[Opening Data in this exercise section]
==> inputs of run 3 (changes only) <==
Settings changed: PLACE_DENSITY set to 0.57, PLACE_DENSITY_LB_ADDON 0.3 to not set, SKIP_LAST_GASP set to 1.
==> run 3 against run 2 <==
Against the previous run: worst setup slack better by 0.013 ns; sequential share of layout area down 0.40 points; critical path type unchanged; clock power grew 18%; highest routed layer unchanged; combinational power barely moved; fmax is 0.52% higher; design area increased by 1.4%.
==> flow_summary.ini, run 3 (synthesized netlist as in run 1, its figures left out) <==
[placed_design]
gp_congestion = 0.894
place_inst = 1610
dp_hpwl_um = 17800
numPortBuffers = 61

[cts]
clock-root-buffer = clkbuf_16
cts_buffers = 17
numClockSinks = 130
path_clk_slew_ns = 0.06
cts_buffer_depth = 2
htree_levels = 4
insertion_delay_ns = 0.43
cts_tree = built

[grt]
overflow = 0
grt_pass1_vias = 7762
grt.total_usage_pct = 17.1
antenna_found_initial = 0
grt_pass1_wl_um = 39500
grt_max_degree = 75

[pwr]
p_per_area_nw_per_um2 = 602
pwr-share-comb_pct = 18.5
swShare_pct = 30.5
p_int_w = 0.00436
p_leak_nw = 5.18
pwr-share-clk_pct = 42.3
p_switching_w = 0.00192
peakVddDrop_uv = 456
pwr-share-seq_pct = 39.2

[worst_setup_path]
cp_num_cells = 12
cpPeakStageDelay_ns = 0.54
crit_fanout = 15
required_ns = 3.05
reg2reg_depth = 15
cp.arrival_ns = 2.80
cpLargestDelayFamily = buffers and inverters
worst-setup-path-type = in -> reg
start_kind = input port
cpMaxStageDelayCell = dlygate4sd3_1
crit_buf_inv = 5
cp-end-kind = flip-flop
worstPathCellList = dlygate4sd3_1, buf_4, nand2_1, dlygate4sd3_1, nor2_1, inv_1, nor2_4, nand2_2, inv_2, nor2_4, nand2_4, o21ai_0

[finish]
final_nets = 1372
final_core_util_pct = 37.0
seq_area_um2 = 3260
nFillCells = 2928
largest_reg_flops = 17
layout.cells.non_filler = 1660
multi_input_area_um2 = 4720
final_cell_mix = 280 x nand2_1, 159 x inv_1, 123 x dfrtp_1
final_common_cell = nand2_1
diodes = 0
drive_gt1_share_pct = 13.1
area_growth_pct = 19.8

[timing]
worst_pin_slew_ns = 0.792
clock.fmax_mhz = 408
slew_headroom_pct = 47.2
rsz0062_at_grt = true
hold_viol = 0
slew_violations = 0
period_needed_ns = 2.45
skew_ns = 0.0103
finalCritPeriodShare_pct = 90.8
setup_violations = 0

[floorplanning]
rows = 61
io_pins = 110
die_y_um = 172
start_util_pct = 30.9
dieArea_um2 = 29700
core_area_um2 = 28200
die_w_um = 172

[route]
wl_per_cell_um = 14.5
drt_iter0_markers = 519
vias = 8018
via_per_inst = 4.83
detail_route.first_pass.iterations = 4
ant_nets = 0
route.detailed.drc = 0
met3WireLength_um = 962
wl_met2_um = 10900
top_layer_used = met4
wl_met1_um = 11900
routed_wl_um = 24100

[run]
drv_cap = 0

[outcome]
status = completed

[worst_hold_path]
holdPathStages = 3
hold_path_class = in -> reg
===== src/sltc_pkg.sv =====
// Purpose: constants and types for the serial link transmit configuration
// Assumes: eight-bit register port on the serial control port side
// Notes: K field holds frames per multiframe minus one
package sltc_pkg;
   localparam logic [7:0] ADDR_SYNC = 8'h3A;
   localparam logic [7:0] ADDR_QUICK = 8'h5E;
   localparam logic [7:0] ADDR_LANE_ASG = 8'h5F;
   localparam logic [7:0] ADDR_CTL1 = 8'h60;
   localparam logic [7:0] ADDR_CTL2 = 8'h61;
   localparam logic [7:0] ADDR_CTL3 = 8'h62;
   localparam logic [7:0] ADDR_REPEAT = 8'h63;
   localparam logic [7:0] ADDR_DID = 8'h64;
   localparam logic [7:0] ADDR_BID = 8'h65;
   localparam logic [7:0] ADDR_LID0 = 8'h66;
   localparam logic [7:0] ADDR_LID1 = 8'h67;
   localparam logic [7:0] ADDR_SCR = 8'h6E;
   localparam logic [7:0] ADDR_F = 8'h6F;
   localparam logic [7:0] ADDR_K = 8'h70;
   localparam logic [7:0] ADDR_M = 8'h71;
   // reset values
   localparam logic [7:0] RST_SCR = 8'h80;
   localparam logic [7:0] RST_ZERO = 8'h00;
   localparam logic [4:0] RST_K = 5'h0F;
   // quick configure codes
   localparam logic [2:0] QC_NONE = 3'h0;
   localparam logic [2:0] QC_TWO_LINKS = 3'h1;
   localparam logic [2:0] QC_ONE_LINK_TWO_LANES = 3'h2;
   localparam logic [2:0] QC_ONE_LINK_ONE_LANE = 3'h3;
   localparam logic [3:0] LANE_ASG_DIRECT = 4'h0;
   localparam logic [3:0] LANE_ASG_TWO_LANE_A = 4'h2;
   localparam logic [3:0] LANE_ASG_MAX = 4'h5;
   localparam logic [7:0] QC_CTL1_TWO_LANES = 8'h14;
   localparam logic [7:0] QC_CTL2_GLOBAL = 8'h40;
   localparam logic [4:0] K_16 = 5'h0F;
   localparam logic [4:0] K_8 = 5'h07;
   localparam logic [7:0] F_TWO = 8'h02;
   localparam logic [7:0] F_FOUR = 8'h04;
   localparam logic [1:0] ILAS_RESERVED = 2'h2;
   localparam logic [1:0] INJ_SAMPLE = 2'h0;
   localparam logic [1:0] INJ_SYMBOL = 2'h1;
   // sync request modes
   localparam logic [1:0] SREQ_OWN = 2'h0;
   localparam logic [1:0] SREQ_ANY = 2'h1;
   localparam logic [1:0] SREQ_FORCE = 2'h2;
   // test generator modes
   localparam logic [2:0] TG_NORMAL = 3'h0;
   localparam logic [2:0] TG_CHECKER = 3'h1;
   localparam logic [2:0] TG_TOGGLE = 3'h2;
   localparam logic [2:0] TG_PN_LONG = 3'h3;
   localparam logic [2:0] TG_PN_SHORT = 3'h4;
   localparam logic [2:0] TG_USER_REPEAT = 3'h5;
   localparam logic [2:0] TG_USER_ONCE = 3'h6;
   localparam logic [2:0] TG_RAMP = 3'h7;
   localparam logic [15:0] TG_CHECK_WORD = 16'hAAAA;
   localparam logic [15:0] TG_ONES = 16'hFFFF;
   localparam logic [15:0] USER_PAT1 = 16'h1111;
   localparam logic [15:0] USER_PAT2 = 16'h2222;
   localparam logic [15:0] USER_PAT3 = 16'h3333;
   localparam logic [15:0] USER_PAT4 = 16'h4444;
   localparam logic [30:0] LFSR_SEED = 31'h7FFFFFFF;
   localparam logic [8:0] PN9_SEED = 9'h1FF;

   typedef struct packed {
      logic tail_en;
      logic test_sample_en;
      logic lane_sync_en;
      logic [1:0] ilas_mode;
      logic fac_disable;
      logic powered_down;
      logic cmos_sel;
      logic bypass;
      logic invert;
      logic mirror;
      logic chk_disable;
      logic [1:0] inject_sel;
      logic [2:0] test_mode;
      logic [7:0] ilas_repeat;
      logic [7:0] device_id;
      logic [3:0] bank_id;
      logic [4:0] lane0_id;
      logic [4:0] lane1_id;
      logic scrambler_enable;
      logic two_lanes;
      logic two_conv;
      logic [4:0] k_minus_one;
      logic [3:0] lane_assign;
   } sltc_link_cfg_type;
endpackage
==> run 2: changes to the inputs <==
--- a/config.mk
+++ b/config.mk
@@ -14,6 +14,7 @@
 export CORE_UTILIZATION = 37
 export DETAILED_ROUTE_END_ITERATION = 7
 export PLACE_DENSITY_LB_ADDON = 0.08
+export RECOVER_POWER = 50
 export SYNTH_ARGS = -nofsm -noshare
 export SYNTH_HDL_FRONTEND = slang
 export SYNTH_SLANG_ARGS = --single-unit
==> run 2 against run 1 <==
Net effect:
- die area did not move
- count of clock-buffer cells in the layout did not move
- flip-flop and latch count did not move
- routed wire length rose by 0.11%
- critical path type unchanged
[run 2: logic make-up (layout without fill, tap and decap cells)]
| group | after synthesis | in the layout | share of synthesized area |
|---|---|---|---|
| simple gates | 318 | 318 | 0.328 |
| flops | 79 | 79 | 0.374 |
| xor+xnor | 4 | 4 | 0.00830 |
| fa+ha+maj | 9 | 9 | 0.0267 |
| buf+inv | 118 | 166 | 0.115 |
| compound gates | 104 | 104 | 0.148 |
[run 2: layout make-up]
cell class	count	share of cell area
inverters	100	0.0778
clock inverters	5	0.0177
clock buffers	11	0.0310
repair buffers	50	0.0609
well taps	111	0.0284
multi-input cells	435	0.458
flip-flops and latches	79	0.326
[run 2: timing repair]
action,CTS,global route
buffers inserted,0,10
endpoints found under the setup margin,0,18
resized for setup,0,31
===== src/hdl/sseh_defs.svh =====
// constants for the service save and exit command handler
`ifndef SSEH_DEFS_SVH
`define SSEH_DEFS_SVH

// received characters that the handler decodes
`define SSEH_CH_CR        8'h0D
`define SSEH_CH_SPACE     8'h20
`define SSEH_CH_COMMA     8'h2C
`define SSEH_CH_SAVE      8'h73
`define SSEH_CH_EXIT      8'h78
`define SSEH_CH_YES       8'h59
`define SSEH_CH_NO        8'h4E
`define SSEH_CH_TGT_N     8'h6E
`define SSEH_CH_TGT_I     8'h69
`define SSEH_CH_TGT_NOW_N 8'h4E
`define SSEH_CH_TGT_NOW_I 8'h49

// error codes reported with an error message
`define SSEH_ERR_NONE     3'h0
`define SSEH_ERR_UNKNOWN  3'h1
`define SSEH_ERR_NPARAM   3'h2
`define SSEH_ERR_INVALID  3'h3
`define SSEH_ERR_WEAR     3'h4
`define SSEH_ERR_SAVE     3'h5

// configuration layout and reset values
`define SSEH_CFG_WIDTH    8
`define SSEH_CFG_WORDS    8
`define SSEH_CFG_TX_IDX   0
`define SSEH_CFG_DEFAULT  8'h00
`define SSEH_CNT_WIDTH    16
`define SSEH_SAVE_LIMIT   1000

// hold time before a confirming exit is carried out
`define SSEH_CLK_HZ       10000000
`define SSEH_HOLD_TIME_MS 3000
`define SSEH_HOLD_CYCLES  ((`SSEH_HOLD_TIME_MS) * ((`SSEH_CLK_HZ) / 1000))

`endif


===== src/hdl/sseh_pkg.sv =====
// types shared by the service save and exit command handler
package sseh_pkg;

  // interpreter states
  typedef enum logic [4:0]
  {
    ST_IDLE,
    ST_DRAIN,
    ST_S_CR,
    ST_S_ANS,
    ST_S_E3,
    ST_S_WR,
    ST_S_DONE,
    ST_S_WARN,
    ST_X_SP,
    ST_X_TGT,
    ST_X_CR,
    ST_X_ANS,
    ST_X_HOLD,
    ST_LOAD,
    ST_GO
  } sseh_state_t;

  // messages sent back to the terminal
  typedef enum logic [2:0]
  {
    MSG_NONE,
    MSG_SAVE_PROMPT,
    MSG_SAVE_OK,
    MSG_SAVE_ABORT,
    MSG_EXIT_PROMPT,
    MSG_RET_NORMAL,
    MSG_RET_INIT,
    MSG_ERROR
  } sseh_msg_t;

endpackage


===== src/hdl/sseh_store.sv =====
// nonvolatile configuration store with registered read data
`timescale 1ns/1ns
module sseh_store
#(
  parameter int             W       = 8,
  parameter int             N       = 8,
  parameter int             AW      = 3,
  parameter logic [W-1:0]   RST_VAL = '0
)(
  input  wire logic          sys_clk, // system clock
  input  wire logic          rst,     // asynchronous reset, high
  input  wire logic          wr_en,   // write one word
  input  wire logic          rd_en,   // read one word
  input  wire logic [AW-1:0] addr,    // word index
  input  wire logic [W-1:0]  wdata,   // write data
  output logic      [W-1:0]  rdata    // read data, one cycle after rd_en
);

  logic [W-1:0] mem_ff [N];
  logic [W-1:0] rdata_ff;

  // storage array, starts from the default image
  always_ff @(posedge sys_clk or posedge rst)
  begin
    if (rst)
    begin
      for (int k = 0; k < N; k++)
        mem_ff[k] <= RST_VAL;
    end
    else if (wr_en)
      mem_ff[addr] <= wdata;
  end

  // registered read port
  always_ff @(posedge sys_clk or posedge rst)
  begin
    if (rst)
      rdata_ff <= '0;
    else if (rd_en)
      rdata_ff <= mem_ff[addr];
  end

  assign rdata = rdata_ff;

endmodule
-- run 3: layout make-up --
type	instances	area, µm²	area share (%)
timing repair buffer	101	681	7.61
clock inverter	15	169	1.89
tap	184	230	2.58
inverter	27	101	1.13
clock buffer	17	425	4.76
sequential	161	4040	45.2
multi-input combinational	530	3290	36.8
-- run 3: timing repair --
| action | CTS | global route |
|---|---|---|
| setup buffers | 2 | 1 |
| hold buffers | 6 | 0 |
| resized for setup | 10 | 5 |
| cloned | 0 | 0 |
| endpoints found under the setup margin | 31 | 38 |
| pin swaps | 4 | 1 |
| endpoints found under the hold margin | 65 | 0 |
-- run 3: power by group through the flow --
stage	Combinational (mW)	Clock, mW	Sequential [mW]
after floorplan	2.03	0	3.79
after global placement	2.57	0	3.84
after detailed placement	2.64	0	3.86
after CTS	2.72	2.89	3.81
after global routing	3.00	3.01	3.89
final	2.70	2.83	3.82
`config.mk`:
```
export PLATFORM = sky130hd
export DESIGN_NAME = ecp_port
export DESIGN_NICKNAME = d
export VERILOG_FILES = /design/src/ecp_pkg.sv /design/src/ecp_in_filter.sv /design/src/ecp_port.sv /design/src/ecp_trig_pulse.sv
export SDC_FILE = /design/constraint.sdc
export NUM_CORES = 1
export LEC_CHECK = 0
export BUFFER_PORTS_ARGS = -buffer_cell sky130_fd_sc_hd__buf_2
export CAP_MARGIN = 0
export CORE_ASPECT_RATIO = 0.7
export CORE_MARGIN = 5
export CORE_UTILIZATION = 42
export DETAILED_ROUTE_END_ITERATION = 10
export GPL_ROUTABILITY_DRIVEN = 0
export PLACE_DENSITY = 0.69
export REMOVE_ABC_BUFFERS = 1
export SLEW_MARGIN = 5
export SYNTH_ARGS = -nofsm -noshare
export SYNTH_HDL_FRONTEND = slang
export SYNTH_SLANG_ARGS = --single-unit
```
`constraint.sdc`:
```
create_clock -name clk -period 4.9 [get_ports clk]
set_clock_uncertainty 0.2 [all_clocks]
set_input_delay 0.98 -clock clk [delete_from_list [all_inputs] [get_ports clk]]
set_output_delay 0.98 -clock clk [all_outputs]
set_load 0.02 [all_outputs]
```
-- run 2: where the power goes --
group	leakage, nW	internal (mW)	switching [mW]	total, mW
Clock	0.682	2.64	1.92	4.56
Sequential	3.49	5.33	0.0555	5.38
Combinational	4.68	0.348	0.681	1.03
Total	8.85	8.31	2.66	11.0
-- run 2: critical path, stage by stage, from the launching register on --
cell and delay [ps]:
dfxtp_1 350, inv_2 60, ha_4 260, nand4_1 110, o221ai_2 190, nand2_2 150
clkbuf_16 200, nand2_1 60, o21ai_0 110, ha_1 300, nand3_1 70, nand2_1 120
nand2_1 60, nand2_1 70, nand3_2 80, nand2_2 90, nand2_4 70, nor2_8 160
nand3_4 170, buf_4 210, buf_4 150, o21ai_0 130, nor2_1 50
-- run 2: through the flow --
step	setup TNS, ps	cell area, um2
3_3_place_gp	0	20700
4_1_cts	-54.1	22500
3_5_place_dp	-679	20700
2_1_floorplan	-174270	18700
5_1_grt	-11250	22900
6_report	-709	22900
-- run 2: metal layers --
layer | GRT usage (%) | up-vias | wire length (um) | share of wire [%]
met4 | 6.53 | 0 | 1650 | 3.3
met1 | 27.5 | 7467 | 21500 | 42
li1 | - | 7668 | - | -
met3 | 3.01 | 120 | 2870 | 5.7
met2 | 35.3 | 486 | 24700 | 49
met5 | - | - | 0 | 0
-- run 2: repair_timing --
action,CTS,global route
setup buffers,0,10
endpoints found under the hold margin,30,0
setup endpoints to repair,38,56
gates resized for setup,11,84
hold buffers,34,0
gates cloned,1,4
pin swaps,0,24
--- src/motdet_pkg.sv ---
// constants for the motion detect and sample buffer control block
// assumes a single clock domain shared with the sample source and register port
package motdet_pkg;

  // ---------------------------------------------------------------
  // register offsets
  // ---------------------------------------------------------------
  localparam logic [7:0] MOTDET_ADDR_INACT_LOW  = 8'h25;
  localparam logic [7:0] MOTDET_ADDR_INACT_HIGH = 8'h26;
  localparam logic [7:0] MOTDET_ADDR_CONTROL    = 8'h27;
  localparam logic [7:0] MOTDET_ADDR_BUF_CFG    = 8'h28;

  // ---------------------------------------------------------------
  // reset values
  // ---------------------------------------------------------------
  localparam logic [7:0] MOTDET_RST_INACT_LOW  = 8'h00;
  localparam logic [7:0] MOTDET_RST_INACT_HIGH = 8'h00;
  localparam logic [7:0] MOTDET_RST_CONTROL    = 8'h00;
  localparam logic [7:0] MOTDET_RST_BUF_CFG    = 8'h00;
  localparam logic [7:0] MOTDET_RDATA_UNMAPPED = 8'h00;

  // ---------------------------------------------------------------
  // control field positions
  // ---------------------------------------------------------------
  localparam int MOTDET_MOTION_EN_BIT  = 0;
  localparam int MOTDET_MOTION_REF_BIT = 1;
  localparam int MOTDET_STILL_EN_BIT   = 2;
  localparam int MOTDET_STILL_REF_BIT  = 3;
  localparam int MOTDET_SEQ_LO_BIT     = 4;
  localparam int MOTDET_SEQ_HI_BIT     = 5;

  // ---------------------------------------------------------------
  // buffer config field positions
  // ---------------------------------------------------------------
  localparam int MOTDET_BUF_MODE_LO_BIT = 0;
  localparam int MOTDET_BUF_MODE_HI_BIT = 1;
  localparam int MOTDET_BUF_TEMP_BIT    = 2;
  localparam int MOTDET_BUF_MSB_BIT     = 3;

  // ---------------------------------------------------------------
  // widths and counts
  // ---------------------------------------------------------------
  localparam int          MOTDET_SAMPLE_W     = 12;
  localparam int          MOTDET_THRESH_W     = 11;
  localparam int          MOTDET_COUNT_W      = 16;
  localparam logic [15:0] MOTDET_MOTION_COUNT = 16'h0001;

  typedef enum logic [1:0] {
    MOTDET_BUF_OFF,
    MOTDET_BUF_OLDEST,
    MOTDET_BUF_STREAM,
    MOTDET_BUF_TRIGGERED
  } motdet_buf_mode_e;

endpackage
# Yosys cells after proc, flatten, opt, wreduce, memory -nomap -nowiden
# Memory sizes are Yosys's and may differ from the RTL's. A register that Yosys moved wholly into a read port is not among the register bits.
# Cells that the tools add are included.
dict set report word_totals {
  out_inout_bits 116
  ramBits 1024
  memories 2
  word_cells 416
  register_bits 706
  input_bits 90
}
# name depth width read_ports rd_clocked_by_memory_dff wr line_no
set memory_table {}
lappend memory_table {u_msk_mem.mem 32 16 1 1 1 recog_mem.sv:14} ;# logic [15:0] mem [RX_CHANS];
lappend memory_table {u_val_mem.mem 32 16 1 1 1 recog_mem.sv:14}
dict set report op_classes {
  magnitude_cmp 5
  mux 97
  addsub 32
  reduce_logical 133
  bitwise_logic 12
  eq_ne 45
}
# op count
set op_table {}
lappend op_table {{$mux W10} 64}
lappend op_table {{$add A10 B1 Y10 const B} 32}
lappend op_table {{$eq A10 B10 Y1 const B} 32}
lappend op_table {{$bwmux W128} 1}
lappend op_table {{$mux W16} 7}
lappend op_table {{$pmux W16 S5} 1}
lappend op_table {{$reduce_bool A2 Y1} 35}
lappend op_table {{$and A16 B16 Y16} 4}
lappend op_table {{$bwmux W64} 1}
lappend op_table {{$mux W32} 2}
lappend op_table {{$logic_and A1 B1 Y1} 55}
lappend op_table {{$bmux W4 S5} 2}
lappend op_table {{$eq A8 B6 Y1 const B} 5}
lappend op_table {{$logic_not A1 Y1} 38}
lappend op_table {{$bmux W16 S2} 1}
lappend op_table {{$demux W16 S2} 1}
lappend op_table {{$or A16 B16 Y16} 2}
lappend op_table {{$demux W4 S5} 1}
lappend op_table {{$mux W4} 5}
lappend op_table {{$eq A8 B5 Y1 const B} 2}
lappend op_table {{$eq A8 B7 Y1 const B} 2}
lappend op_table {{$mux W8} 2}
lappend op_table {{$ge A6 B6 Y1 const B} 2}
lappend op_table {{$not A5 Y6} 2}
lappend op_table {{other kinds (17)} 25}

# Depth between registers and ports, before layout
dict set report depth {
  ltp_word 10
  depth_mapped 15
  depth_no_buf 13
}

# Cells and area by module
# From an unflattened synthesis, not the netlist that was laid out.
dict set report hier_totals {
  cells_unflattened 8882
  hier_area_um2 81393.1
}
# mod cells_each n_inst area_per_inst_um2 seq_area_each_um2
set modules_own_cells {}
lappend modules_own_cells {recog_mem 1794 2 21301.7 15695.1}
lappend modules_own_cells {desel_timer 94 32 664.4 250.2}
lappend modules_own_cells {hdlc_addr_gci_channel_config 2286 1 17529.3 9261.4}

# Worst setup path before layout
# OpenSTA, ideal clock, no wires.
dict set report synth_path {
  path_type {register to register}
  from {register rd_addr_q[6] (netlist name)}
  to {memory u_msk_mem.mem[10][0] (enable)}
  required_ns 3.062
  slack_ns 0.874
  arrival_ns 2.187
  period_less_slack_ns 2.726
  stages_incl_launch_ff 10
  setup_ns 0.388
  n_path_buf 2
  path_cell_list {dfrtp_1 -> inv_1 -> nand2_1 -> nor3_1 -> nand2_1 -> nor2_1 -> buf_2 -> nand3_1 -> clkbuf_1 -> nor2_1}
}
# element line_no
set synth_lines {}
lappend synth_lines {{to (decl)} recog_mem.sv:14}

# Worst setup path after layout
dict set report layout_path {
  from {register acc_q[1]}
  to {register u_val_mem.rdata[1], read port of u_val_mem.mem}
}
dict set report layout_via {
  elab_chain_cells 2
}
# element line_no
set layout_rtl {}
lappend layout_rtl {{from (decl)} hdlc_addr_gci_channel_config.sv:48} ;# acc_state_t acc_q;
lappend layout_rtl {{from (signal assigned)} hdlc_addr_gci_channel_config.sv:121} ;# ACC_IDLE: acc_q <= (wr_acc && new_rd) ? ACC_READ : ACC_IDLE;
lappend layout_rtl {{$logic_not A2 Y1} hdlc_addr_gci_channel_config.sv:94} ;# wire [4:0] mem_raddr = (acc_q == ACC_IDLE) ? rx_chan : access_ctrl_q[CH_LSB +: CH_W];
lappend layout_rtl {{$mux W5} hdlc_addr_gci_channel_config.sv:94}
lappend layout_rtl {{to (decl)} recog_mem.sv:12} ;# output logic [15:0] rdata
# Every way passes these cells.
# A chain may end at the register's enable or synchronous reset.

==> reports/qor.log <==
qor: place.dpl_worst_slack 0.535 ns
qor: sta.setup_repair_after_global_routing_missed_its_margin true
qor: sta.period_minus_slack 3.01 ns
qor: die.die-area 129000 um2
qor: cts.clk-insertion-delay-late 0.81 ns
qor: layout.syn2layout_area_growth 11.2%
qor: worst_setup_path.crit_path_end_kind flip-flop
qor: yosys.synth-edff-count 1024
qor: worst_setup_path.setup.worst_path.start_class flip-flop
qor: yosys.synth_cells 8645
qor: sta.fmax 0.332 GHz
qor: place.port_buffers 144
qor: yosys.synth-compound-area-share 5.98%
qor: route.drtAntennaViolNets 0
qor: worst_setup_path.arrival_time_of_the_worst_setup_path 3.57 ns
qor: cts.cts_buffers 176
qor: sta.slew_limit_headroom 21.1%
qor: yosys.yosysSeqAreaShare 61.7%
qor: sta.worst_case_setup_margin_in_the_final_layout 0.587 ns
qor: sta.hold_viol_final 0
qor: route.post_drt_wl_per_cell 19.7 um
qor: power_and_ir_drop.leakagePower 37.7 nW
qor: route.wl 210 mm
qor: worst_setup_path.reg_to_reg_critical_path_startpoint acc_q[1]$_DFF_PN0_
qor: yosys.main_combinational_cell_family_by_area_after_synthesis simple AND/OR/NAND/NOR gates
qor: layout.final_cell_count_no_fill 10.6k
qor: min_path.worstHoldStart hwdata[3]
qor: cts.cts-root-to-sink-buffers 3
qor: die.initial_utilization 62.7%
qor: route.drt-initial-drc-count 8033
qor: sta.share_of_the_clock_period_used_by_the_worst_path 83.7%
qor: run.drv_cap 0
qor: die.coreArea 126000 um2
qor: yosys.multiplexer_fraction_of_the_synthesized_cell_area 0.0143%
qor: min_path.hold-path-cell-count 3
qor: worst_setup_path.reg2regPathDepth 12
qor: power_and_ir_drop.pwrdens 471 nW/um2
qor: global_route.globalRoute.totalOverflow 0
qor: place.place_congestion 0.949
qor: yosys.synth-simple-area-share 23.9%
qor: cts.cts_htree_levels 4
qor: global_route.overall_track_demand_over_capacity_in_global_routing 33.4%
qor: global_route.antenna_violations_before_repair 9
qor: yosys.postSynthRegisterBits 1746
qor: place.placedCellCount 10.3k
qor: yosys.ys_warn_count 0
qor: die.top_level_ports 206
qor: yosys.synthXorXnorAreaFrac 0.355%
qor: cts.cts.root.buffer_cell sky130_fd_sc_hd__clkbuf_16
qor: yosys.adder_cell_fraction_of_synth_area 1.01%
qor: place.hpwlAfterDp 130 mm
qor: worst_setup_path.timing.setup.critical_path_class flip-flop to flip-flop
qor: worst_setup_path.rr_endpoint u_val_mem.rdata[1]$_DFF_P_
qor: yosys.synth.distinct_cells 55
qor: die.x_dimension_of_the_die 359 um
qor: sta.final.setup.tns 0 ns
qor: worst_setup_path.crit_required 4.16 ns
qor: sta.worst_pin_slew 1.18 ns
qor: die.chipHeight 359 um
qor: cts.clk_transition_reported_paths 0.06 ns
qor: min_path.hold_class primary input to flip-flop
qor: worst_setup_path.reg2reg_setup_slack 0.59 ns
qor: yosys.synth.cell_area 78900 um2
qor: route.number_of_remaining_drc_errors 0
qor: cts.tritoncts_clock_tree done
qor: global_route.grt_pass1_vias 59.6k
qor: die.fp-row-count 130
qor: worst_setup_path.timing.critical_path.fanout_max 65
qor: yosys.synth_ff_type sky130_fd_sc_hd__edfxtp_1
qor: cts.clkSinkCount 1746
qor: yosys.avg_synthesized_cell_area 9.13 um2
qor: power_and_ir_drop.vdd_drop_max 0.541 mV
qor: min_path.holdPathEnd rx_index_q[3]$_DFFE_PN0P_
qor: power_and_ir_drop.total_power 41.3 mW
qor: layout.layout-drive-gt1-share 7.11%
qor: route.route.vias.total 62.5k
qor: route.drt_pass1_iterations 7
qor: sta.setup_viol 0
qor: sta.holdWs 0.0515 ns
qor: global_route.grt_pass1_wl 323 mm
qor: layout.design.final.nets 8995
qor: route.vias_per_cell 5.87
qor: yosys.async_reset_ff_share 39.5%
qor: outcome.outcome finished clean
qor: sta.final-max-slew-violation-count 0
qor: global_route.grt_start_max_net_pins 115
[Closing Data in this exercise section]
» **Task objective**: Write the opening line of the data above and every line after it, exactly, stopping once you have written the line with "htree_levels = 4".

» **Output for this exercise**:
==> inputs of run 3 (changes only) <==
Settings changed: PLACE_DENSITY set to 0.57, PLACE_DENSITY_LB_ADDON 0.3 to not set, SKIP_LAST_GASP set to 1.
==> run 3 against run 2 <==
Against the previous run: worst setup slack better by 0.013 ns; sequential share of layout area down 0.40 points; critical path type unchanged; clock power grew 18%; highest routed layer unchanged; combinational power barely moved; fmax is 0.52% higher; design area increased by 1.4%.
==> flow_summary.ini, run 3 (synthesized netlist as in run 1, its figures left out) <==
[placed_design]
gp_congestion = 0.894
place_inst = 1610
dp_hpwl_um = 17800
numPortBuffers = 61

[cts]
clock-root-buffer = clkbuf_16
cts_buffers = 17
numClockSinks = 130
path_clk_slew_ns = 0.06
cts_buffer_depth = 2
htree_levels = 4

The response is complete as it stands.